* [Available records]
Segment Open

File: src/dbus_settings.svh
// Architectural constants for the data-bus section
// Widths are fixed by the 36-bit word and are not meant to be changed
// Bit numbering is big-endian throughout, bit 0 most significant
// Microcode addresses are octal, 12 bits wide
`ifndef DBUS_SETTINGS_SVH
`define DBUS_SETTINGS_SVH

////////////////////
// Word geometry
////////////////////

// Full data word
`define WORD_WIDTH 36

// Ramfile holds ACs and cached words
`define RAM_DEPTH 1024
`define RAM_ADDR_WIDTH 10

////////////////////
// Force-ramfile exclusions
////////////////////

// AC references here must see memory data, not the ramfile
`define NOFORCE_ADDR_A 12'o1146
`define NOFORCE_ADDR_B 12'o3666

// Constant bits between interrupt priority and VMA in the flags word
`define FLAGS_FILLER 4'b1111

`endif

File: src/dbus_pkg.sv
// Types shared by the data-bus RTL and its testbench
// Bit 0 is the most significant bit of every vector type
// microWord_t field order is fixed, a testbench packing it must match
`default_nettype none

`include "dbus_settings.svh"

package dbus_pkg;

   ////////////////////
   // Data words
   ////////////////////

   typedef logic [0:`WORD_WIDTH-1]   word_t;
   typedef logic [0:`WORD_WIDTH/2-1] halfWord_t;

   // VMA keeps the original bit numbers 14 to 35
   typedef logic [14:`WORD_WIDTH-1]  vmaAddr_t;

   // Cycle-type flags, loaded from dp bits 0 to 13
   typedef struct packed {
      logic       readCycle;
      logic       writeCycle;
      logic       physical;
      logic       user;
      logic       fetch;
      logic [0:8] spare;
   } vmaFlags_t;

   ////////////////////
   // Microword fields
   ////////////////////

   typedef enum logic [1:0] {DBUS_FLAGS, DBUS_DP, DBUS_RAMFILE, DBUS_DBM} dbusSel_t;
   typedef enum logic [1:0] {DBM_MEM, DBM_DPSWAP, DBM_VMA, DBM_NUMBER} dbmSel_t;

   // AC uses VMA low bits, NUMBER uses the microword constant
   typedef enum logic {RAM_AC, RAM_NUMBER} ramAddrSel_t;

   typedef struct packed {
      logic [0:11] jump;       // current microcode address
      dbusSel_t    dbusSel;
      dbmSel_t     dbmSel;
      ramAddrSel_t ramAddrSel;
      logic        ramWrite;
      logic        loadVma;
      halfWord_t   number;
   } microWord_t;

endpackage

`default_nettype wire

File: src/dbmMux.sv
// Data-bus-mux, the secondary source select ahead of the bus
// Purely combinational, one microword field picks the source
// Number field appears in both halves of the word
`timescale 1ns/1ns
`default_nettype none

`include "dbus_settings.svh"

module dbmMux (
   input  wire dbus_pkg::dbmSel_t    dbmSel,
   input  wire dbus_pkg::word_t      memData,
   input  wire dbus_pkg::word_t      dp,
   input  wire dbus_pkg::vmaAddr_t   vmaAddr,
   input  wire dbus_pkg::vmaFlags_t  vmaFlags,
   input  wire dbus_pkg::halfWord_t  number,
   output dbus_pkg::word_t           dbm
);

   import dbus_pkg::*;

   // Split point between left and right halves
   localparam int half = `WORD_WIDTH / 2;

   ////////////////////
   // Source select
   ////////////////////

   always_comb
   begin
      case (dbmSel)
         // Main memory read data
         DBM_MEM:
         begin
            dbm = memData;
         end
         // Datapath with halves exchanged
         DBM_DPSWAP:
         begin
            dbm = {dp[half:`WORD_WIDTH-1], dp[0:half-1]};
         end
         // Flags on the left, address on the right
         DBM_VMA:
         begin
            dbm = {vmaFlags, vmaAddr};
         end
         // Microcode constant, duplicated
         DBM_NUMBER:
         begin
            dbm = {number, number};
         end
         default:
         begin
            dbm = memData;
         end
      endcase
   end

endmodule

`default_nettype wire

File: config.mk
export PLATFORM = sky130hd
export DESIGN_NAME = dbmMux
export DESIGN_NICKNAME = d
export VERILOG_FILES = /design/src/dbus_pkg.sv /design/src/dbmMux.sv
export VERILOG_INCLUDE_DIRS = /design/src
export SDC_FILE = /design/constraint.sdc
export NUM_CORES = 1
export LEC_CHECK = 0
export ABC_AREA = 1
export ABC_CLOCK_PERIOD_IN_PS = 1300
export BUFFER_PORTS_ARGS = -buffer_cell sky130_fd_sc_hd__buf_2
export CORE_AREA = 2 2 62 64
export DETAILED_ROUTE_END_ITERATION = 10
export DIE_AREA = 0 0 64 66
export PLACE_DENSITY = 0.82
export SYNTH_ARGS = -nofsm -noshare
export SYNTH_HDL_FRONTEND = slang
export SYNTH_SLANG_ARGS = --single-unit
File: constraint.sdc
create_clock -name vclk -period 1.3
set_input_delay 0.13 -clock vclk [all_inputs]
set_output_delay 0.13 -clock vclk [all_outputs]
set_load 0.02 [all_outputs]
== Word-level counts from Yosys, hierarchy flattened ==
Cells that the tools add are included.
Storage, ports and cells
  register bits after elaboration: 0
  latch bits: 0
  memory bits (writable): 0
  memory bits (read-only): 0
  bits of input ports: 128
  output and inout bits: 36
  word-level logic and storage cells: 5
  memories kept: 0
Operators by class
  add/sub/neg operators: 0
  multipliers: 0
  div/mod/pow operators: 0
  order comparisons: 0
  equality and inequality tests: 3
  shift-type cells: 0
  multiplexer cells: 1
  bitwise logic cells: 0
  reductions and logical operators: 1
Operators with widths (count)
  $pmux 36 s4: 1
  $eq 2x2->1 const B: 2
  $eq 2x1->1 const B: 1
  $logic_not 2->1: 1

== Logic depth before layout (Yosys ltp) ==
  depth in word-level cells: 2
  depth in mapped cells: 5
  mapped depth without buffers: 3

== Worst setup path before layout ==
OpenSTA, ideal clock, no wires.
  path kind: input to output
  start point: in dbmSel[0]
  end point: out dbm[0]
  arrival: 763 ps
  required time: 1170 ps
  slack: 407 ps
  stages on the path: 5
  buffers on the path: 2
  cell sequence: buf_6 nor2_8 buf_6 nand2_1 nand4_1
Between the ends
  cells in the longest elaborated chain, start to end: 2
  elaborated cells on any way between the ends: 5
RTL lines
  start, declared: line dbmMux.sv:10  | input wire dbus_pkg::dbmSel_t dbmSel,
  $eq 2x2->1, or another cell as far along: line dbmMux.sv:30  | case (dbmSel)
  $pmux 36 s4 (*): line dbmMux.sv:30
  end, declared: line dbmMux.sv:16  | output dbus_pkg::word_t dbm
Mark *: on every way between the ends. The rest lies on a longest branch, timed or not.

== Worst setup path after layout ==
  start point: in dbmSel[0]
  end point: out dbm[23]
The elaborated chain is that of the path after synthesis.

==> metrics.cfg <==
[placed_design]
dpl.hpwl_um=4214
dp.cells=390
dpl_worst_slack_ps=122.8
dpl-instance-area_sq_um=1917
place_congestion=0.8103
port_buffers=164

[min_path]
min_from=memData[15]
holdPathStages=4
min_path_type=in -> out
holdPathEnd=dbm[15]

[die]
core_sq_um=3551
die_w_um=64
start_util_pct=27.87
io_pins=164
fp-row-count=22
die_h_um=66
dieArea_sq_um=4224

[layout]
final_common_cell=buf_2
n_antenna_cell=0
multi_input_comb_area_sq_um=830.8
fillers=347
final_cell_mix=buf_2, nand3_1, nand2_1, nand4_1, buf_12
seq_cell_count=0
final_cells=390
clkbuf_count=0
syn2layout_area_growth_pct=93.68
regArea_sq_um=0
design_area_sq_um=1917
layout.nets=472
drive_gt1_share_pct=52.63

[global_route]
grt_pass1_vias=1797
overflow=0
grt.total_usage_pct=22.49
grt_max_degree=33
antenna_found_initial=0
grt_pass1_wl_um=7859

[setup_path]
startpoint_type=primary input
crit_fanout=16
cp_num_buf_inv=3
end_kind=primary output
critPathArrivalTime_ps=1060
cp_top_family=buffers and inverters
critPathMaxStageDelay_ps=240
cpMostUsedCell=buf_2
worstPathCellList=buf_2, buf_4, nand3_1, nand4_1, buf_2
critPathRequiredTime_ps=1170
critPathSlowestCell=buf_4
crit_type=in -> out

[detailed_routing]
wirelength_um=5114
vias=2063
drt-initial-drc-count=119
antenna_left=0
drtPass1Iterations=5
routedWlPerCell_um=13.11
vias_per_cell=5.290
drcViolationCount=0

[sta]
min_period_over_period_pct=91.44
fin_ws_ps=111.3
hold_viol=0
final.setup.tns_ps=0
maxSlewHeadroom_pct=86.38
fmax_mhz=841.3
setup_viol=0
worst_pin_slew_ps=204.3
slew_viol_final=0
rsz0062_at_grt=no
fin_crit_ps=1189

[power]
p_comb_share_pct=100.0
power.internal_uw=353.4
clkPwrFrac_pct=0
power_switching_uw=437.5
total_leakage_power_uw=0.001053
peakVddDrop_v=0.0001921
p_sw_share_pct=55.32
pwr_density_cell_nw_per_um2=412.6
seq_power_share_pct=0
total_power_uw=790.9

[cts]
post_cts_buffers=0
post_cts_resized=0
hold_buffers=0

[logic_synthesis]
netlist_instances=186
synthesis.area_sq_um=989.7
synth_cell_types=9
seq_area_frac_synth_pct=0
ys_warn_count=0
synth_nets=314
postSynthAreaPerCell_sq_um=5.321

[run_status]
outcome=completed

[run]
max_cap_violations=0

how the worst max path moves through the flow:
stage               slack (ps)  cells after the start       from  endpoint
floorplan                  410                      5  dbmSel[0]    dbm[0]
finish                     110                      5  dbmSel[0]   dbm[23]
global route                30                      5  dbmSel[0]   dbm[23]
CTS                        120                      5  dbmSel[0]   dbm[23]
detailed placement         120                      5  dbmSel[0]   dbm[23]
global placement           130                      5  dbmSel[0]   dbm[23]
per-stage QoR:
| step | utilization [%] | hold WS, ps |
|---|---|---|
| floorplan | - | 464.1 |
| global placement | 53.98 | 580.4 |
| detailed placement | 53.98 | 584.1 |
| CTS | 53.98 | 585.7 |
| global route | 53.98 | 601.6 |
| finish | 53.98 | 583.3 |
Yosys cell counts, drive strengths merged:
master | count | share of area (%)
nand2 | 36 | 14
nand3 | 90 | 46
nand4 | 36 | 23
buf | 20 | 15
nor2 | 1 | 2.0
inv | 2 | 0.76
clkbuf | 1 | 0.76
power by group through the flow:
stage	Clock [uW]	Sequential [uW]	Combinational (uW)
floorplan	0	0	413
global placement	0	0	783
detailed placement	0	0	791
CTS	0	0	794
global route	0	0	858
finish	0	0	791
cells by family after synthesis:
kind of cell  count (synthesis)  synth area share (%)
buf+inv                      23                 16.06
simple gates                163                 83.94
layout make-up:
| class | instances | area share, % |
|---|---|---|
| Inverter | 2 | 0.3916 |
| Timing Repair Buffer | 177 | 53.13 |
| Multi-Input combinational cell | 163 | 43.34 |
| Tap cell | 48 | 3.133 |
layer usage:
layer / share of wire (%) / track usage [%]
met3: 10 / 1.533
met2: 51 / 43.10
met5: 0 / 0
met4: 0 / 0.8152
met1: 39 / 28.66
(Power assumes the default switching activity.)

Segment Closed

Referring to the material above, set down exactly the lines between the line with "critPathSlowestCell=buf_4" and the line with "how the worst", inclusive, and no other lines.

critPathSlowestCell=buf_4
crit_type=in -> out

[detailed_routing]
wirelength_um=5114
vias=2063
drt-initial-drc-count=119
antenna_left=0
drtPass1Iterations=5
routedWlPerCell_um=13.11
vias_per_cell=5.290
drcViolationCount=0

[sta]
min_period_over_period_pct=91.44
fin_ws_ps=111.3
hold_viol=0
final.setup.tns_ps=0
maxSlewHeadroom_pct=86.38
fmax_mhz=841.3
setup_viol=0
worst_pin_slew_ps=204.3
slew_viol_final=0
rsz0062_at_grt=no
fin_crit_ps=1189

[power]
p_comb_share_pct=100.0
power.internal_uw=353.4
clkPwrFrac_pct=0
power_switching_uw=437.5
total_leakage_power_uw=0.001053
peakVddDrop_v=0.0001921
p_sw_share_pct=55.32
pwr_density_cell_nw_per_um2=412.6
seq_power_share_pct=0
total_power_uw=790.9

[cts]
post_cts_buffers=0
post_cts_resized=0
hold_buffers=0

[logic_synthesis]
netlist_instances=186
synthesis.area_sq_um=989.7
synth_cell_types=9
seq_area_frac_synth_pct=0
ys_warn_count=0
synth_nets=314
postSynthAreaPerCell_sq_um=5.321

[run_status]
outcome=completed

[run]
max_cap_violations=0

how the worst max path moves through the flow:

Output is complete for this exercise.